A fé é a virtude teologal pela qual cremos em Deus e em tudo o que Ele nos disse e revelou, e que a Santa Igreja nos propõe, porque Ele é a própria verdade. Pela fé ‘o homem se entrega inteira e livremente a Deus’ (DV 5). Por isso o crente se esforça por conhecer e fazer a vontade de Deus. ‘O justo viverá pela fé (Rom 1,17). A fé viva ‘age pela caridade’.

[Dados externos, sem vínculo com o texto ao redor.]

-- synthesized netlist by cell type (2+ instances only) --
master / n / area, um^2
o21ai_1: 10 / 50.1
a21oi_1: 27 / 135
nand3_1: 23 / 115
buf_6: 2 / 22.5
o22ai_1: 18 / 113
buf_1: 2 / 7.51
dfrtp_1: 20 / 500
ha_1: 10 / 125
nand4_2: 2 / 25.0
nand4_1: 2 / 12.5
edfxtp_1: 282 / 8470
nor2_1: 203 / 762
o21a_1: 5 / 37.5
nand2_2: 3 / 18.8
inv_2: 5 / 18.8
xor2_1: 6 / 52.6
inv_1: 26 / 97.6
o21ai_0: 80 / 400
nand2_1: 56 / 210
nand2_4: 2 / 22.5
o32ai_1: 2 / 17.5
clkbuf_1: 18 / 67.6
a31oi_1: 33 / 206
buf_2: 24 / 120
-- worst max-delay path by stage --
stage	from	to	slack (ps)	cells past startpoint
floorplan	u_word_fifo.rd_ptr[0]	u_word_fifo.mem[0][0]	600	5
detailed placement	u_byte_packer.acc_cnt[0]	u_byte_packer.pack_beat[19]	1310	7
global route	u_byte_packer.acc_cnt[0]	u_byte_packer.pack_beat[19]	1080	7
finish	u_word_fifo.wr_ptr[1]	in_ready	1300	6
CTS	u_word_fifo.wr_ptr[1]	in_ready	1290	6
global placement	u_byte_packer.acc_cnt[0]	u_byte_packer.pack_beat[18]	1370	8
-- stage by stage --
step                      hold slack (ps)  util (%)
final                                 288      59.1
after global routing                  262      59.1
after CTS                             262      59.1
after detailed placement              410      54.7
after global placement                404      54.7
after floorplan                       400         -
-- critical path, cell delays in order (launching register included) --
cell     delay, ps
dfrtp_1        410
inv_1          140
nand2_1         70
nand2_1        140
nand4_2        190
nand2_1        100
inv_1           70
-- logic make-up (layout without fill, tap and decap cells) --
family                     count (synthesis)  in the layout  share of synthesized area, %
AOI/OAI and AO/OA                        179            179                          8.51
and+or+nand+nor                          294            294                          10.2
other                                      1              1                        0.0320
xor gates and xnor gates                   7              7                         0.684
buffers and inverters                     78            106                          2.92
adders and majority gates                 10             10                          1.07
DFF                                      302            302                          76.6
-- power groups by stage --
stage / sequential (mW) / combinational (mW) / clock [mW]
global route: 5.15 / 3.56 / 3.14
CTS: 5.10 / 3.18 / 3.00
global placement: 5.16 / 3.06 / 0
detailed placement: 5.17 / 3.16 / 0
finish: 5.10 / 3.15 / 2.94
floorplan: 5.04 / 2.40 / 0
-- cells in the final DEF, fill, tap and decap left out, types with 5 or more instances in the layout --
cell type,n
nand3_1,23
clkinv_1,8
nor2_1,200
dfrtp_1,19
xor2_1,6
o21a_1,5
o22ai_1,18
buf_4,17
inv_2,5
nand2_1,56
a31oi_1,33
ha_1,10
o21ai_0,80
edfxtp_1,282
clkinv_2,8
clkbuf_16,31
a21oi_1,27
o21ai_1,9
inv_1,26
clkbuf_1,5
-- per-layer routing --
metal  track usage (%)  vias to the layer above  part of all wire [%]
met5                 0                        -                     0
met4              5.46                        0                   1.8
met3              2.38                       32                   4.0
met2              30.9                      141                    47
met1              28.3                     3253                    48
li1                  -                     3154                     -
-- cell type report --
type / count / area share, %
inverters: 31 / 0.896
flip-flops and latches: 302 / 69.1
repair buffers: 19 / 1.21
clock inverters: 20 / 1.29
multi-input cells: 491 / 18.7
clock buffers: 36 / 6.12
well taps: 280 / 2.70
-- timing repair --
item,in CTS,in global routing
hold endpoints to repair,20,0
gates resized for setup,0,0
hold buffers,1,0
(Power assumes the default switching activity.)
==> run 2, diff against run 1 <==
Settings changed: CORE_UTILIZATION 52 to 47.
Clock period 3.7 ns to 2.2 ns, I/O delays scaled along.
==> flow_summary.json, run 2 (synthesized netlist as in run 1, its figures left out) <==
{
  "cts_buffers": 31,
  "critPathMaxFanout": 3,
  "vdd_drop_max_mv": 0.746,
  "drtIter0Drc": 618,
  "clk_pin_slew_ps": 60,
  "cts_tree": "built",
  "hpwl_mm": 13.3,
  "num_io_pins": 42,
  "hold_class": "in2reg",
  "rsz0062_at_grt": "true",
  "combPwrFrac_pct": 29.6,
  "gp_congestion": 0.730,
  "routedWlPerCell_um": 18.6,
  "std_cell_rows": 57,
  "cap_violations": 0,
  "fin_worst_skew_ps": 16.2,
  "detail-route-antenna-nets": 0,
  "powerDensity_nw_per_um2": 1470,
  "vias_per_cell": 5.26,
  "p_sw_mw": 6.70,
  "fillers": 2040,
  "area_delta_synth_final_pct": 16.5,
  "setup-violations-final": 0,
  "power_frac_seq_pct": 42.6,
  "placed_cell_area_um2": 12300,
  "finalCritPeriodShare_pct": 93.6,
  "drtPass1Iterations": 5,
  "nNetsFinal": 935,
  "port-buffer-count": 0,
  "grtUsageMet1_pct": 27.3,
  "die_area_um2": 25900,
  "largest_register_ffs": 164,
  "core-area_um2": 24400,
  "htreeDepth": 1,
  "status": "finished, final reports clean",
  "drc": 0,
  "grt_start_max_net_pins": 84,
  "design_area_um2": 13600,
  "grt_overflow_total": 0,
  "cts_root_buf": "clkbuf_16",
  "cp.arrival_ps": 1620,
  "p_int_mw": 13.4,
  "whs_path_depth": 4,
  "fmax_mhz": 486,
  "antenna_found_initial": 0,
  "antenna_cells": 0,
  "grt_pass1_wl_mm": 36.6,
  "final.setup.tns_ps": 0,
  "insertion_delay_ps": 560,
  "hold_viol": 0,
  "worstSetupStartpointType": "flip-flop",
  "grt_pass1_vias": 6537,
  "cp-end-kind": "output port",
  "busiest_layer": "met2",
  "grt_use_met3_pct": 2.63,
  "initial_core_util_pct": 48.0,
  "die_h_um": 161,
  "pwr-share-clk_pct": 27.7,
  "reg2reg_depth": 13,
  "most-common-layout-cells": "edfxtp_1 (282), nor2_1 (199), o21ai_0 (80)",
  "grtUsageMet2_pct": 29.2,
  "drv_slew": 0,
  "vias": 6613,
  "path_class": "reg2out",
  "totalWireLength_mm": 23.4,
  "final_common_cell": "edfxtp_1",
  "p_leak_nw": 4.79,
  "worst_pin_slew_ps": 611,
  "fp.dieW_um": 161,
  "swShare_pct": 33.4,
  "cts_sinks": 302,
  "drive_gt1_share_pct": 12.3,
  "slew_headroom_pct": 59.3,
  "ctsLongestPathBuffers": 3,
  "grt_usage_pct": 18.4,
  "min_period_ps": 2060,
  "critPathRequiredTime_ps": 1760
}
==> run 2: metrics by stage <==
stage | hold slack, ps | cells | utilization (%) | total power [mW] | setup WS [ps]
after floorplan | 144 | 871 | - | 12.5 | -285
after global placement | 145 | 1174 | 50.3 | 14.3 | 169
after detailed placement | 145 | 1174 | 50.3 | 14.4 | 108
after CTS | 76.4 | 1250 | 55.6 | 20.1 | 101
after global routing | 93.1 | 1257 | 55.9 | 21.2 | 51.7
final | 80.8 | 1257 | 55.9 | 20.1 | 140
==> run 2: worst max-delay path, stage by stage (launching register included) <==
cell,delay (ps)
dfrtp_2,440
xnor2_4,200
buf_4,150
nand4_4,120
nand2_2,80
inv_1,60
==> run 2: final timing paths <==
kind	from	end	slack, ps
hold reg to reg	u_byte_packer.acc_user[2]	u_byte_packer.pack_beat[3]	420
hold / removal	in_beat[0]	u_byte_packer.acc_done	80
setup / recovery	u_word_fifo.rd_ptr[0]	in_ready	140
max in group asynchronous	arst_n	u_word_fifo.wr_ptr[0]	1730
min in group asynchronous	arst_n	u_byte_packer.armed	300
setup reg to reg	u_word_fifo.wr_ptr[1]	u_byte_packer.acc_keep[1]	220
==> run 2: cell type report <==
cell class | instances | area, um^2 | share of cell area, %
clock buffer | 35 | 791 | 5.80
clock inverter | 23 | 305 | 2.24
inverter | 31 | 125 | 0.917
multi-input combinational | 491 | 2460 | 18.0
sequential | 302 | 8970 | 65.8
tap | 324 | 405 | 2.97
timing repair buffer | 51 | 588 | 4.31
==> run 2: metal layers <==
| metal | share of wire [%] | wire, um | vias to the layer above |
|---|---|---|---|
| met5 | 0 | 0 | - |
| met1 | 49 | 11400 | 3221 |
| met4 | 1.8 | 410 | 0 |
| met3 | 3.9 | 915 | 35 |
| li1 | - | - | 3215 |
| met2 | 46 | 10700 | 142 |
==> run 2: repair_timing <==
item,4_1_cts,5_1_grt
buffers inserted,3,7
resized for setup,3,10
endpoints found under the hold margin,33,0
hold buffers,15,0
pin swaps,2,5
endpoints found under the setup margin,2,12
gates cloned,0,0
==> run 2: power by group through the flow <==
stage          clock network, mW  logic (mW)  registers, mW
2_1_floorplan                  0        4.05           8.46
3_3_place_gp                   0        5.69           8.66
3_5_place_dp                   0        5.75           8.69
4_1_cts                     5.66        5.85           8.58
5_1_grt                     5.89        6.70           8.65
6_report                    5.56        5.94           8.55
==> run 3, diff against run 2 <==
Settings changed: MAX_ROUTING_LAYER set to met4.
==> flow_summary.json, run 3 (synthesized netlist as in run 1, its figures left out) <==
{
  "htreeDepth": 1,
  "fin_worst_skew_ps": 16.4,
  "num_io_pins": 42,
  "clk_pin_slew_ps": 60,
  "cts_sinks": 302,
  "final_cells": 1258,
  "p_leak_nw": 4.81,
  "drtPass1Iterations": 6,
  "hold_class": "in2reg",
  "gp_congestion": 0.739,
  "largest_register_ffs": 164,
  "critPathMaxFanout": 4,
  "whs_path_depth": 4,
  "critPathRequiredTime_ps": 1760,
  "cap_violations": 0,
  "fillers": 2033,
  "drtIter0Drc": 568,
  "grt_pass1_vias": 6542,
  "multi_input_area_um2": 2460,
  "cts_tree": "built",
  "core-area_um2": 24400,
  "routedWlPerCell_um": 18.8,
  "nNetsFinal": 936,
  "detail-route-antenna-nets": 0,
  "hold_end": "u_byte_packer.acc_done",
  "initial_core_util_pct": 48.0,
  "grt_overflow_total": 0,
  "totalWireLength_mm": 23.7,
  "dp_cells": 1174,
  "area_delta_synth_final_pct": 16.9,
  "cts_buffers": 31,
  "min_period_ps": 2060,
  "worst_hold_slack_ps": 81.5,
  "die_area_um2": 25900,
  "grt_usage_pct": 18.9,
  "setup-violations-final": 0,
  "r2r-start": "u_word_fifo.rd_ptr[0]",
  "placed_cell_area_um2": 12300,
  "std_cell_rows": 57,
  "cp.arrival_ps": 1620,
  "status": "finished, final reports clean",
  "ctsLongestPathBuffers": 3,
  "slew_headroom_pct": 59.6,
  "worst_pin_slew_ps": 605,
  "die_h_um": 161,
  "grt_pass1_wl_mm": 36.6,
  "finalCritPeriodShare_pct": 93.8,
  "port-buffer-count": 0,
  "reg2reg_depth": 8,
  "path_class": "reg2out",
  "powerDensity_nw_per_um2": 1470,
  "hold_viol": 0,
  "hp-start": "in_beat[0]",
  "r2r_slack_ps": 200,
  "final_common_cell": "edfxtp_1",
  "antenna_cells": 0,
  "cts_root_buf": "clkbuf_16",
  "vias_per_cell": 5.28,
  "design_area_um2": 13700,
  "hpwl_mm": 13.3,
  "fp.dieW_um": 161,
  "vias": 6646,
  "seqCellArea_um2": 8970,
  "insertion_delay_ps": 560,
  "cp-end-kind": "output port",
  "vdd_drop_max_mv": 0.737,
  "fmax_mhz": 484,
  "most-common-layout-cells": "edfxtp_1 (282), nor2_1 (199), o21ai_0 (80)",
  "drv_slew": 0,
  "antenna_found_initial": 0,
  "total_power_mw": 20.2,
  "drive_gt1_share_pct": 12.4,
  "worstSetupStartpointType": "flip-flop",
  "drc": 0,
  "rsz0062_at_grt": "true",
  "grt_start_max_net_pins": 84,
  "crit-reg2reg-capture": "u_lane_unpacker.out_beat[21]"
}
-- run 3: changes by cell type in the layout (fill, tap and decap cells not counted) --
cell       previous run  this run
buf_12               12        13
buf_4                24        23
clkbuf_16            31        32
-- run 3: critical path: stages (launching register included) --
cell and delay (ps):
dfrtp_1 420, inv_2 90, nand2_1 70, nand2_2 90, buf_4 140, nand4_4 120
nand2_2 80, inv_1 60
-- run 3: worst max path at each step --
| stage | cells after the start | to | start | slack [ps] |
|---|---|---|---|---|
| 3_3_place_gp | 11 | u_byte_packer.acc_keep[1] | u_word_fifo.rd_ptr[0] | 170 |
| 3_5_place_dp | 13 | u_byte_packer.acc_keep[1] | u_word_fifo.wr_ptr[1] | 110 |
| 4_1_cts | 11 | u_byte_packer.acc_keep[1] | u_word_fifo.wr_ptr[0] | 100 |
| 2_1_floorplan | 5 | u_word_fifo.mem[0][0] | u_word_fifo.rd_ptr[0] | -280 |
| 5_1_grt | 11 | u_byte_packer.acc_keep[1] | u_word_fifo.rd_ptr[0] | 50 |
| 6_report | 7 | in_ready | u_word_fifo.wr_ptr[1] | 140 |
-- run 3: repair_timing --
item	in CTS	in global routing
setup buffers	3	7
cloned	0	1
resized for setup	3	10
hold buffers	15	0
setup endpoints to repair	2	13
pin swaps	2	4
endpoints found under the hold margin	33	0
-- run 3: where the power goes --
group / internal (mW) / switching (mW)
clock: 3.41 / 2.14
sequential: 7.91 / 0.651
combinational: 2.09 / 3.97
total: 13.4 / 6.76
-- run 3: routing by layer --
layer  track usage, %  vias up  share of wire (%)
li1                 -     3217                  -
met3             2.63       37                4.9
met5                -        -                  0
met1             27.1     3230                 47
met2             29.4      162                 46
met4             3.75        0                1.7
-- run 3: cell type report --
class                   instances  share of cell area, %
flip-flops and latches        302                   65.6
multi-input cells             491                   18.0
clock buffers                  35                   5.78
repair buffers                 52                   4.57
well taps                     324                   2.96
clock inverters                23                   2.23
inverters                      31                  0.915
==> src/design/displayPkg.sv <==
`default_nettype none

package displayPkg;

    //////////////////////////////////////////////////////////////////////
    // types
    //////////////////////////////////////////////////////////////////////

    // scan count, object position, size or border thickness in pixels
    typedef logic [9:0] coord_t;

    // colour select code as seen by the colour mux
    typedef logic [2:0] selCode_t;

    //////////////////////////////////////////////////////////////////////
    // visible window of the 800x525 scan
    //////////////////////////////////////////////////////////////////////

    // horizontal limits, both inclusive
    localparam coord_t H_ACTIVE_START = 10'd144;
    localparam coord_t H_ACTIVE_END   = 10'd784;

    // vertical limits, both inclusive
    localparam coord_t V_ACTIVE_START = 10'd35;
    localparam coord_t V_ACTIVE_END   = 10'd515;

    //////////////////////////////////////////////////////////////////////
    // fixed select codes
    //////////////////////////////////////////////////////////////////////

    // nothing drawn
    localparam selCode_t SEL_BLANK  = 3'd0;
    localparam selCode_t SEL_BORDER = 3'd6;

    // rectangles per layer (walls, scrolls)
    localparam int NUM_OBJECTS = 8;

endpackage : displayPkg

`default_nettype wire

==> src/design/objectHitTest.sv <==
`default_nettype none

// inside test for one rectangle placed relative to the visible origin
module objectHitTest
(
    input  wire displayPkg::coord_t hCount,
    input  wire displayPkg::coord_t vCount,
    input  wire displayPkg::coord_t posH,
    input  wire displayPkg::coord_t posV,
    input  wire displayPkg::coord_t width,
    input  wire displayPkg::coord_t height,
    output logic                    hit
);
    import displayPkg::*;

    // two spare bits so origin + position + size never wraps
    typedef logic [$bits(coord_t)+1:0] edge_t;

    edge_t leftEdge;
    edge_t rightEdge;
    edge_t topEdge;
    edge_t bottomEdge;

    // absolute edges in scan counts
    always_comb
    begin
        leftEdge   = edge_t'(H_ACTIVE_START) + edge_t'(posH);
        rightEdge  = leftEdge + edge_t'(width);
        topEdge    = edge_t'(V_ACTIVE_START) + edge_t'(posV);
        bottomEdge = topEdge + edge_t'(height);
    end

    // both bounds inclusive, so size 0 still covers the corner pixel
    assign hit = (edge_t'(hCount) >= leftEdge) && (edge_t'(hCount) <= rightEdge)
              && (edge_t'(vCount) >= topEdge)  && (edge_t'(vCount) <= bottomEdge);

endmodule : objectHitTest

`default_nettype wire

==> src/design/layerPriority.sv <==
`default_nettype none

// one layer of rectangles, lowest index wins on overlap
module layerPriority
(
    input  wire displayPkg::coord_t   hCount,
    input  wire displayPkg::coord_t   vCount,
    input  wire displayPkg::coord_t   posH   [displayPkg::NUM_OBJECTS],
    input  wire displayPkg::coord_t   posV   [displayPkg::NUM_OBJECTS],
    input  wire displayPkg::coord_t   width  [displayPkg::NUM_OBJECTS],
    input  wire displayPkg::coord_t   height [displayPkg::NUM_OBJECTS],
    input  wire displayPkg::selCode_t color  [displayPkg::NUM_OBJECTS],
    output logic                      anyHit,
    output displayPkg::selCode_t      hitColor
);
    import displayPkg::*;

    logic [NUM_OBJECTS-1:0] hits;

    //////////////////////////////////////////////////////////////////////
    // per-object rectangle tests
    //////////////////////////////////////////////////////////////////////

    for (genvar i = 0; i < NUM_OBJECTS; i++)
    begin : gObject
        objectHitTest uHit
        (
            .hCount (hCount),
            .vCount (vCount),
            .posH   (posH[i]),
            .posV   (posV[i]),
            .width  (width[i]),
            .height (height[i]),
            .hit    (hits[i])
        );
    end

    //////////////////////////////////////////////////////////////////////
    // priority pick
    //////////////////////////////////////////////////////////////////////

    assign anyHit = |hits;

    // walk from the top index down so the lowest hit is written last
    always_comb
    begin
        hitColor = SEL_BLANK;
        for (int i = NUM_OBJECTS - 1; i >= 0; i--)
        begin
            if (hits[i])
            begin
                hitColor = color[i];
            end
        end
    end

endmodule : layerPriority

`default_nettype wire

==> src/design/screenRegion.sv <==
`default_nettype none

// visible window and border band of the scan
module screenRegion
(
    input  wire displayPkg::coord_t hCount,
    input  wire displayPkg::coord_t vCount,
    input  wire displayPkg::coord_t borderWidth,
    input  wire displayPkg::coord_t borderHeight,
    output logic                    visible,
    output logic                    onBorder
);
    import displayPkg::*;

    logic   hInside;
    logic   vInside;
    coord_t fromLeft;
    coord_t fromRight;
    coord_t fromTop;
    coord_t fromBottom;

    assign hInside = (hCount >= H_ACTIVE_START) && (hCount <= H_ACTIVE_END);
    assign vInside = (vCount >= V_ACTIVE_START) && (vCount <= V_ACTIVE_END);
    assign visible = hInside && vInside;

    //////////////////////////////////////////////////////////////////////
    // distance to each window edge
    //////////////////////////////////////////////////////////////////////

    // only meaningful inside the window, where none of these can wrap
    assign fromLeft   = hCount - H_ACTIVE_START;
    assign fromRight  = H_ACTIVE_END - hCount;
    assign fromTop    = vCount - V_ACTIVE_START;
    assign fromBottom = V_ACTIVE_END - vCount;

    // band is inclusive of the thickness itself
    always_comb
    begin
        onBorder = 1'b0;
        if (visible)
        begin
            onBorder = (fromLeft <= borderWidth) || (fromRight <= borderWidth)
                    || (fromTop <= borderHeight) || (fromBottom <= borderHeight);
        end
    end

endmodule : screenRegion

`default_nettype wire

==> src/design/pixelSelect.sv <==
`default_nettype none

// per-pixel colour select with one register stage
module pixelSelect
(
    input  wire                       clk,
    input  wire                       rstN,

    input  wire displayPkg::coord_t   hCount,
    input  wire displayPkg::coord_t   vCount,
    input  wire displayPkg::coord_t   borderWidth,
    input  wire displayPkg::coord_t   borderHeight,

    input  wire displayPkg::coord_t   playerPosH,
    input  wire displayPkg::coord_t   playerPosV,
    input  wire displayPkg::coord_t   playerWidth,
    input  wire displayPkg::coord_t   playerHeight,
    input  wire displayPkg::selCode_t playerColor,

    input  wire displayPkg::coord_t   wallPosH    [displayPkg::NUM_OBJECTS],
    input  wire displayPkg::coord_t   wallPosV    [displayPkg::NUM_OBJECTS],
    input  wire displayPkg::coord_t   wallWidth   [displayPkg::NUM_OBJECTS],
    input  wire displayPkg::coord_t   wallHeight  [displayPkg::NUM_OBJECTS],
    input  wire displayPkg::selCode_t wallColor   [displayPkg::NUM_OBJECTS],

    input  wire displayPkg::coord_t   scrollPosH  [displayPkg::NUM_OBJECTS],
    input  wire displayPkg::coord_t   scrollPosV  [displayPkg::NUM_OBJECTS],
    input  wire displayPkg::coord_t   scrollWidth [displayPkg::NUM_OBJECTS],
    input  wire displayPkg::coord_t   scrollHeight[displayPkg::NUM_OBJECTS],
    input  wire displayPkg::selCode_t scrollColor [displayPkg::NUM_OBJECTS],

    output displayPkg::selCode_t      sel
);
    import displayPkg::*;

    logic     visible;
    logic     onBorder;
    logic     playerHit;
    logic     wallHit;
    selCode_t wallHitColor;
    logic     scrollHit;
    selCode_t scrollHitColor;
    selCode_t nextSel;

    //////////////////////////////////////////////////////////////////////
    // region and object tests
    //////////////////////////////////////////////////////////////////////

    screenRegion uRegion
    (
        .hCount       (hCount),
        .vCount       (vCount),
        .borderWidth  (borderWidth),
        .borderHeight (borderHeight),
        .visible      (visible),
        .onBorder     (onBorder)
    );

    objectHitTest uPlayer
    (
        .hCount (hCount),
        .vCount (vCount),
        .posH   (playerPosH),
        .posV   (playerPosV),
        .width  (playerWidth),
        .height (playerHeight),
        .hit    (playerHit)
    );

    layerPriority uWalls
    (
        .hCount   (hCount),
        .vCount   (vCount),
        .posH     (wallPosH),
        .posV     (wallPosV),
        .width    (wallWidth),
        .height   (wallHeight),
        .color    (wallColor),
        .anyHit   (wallHit),
        .hitColor (wallHitColor)
    );

    layerPriority uScrolls
    (
        .hCount   (hCount),
        .vCount   (vCount),
        .posH     (scrollPosH),
        .posV     (scrollPosV),
        .width    (scrollWidth),
        .height   (scrollHeight),
        .color    (scrollColor),
        .anyHit   (scrollHit),
        .hitColor (scrollHitColor)
    );

    //////////////////////////////////////////////////////////////////////
    // priority and output stage
    //////////////////////////////////////////////////////////////////////

    // blank, border, player, walls, scrolls, then blank
    always_comb
    begin
        if (!visible)
        begin
            nextSel = SEL_BLANK;
        end
        else if (onBorder)
        begin
            nextSel = SEL_BORDER;
        end
        else if (playerHit)
        begin
            nextSel = playerColor;
        end
        else if (wallHit)
        begin
            nextSel = wallHitColor;
        end
        else if (scrollHit)
        begin
            nextSel = scrollHitColor;
        end
        else
        begin
            nextSel = SEL_BLANK;
        end
    end

    // one cycle from counts to sel
    always_ff @(posedge clk)
    begin
        if (!rstN)
        begin
            sel <= SEL_BLANK;
        end
        else
        begin
            sel <= nextSel;
        end
    end

endmodule : pixelSelect

`default_nettype wire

Esta semana veremos o cânon 2087, que diz textualmente o seguinte:

2087 Nossa vida moral encontra sua fonte na fé em Deus, que nos revela seu amor. S. Paulo fala da "obediência da fé" como da primeira obrigação. Ele vê no "desconhecimento de Deus" o princípio e a explicação de todos os desvios morais. Nosso dever em relação a Deus consiste em crer nele e em dar testemunho dele.

E a Grande Cruzada nos diz a respeito:

CM 20 Já observaste que, ao amanhecer, quando há pouca luz, até que não assomem os raios do sol, não volta a vida à terra?
É justamente o que acontece ao homem quando está em dúvida, como se Eu tivesse deixado de lhe enviar Meus raios benéficos. Em Mim não há movimento ou rotação como no sol e na terra, pois sou sempre e inamovivelmente luminoso; é a criatura que não sabe dirigir-se a Mim e somente por isto não recebe Meus raios. Não serão sempre raios que produzem alegria, mas um fato é certo, que Eu sempre vos ilumino mesmo quando não o percebeis. A diferença está não em Mim, mas em vós, que às vezes recebeis Minha Luz com alegria e às vezes sem sinal de alegria.
Se se compreendesse tudo isto, estaríeis quietos e não faríeis tantas agitações. Em troca, quantos suspiros dais justamente porque estais privados daquela alegria que vos assegura a presença de Minha Luz. Por isso vos digo que deveis estar confiantes e alegres porque em todo caso Eu estou presente, se bem que nem sempre Me faço sentir.
Quereis exercitar a Fé, ou quereis sempre o pleno meio-dia? E de que vos serviria? Vós vos arruinaríeis e quase certamente seríeis arrastados por Satanás à soberba que o tem atado em seu reino obscuro e perpetuamente frio. Eu sei o que vos convém, deixai-me fazer, não vos deixo sozinhos, não, não vos deixo nunca...

 

9.- Propósito para esta semana:
SÓ POR ESTA SEMANA, PROCURAREI FAZER COM QUE “MEUS INVESTIMENTOS CELESTES” SUPEREM OS TERRENOS. DEPOIS DE VER COMO ME SINTO, E COMO O SENHOR ME RECOMPENSA, PROCURAREI DIMINUIR A DIFERENÇA ABISSAL QUE HABITUALMENTE SEPARA UNS DOS OUTROS.

Prestarei atenção ao modo como o Senhor cuida de mim, fazendo com que em mim se cumpra Sua vontade, e embora às vezes pareça que não olha para mim, sempre passado o tempo da provação, poderei comprovar que o que aconteceu era o melhor para mim.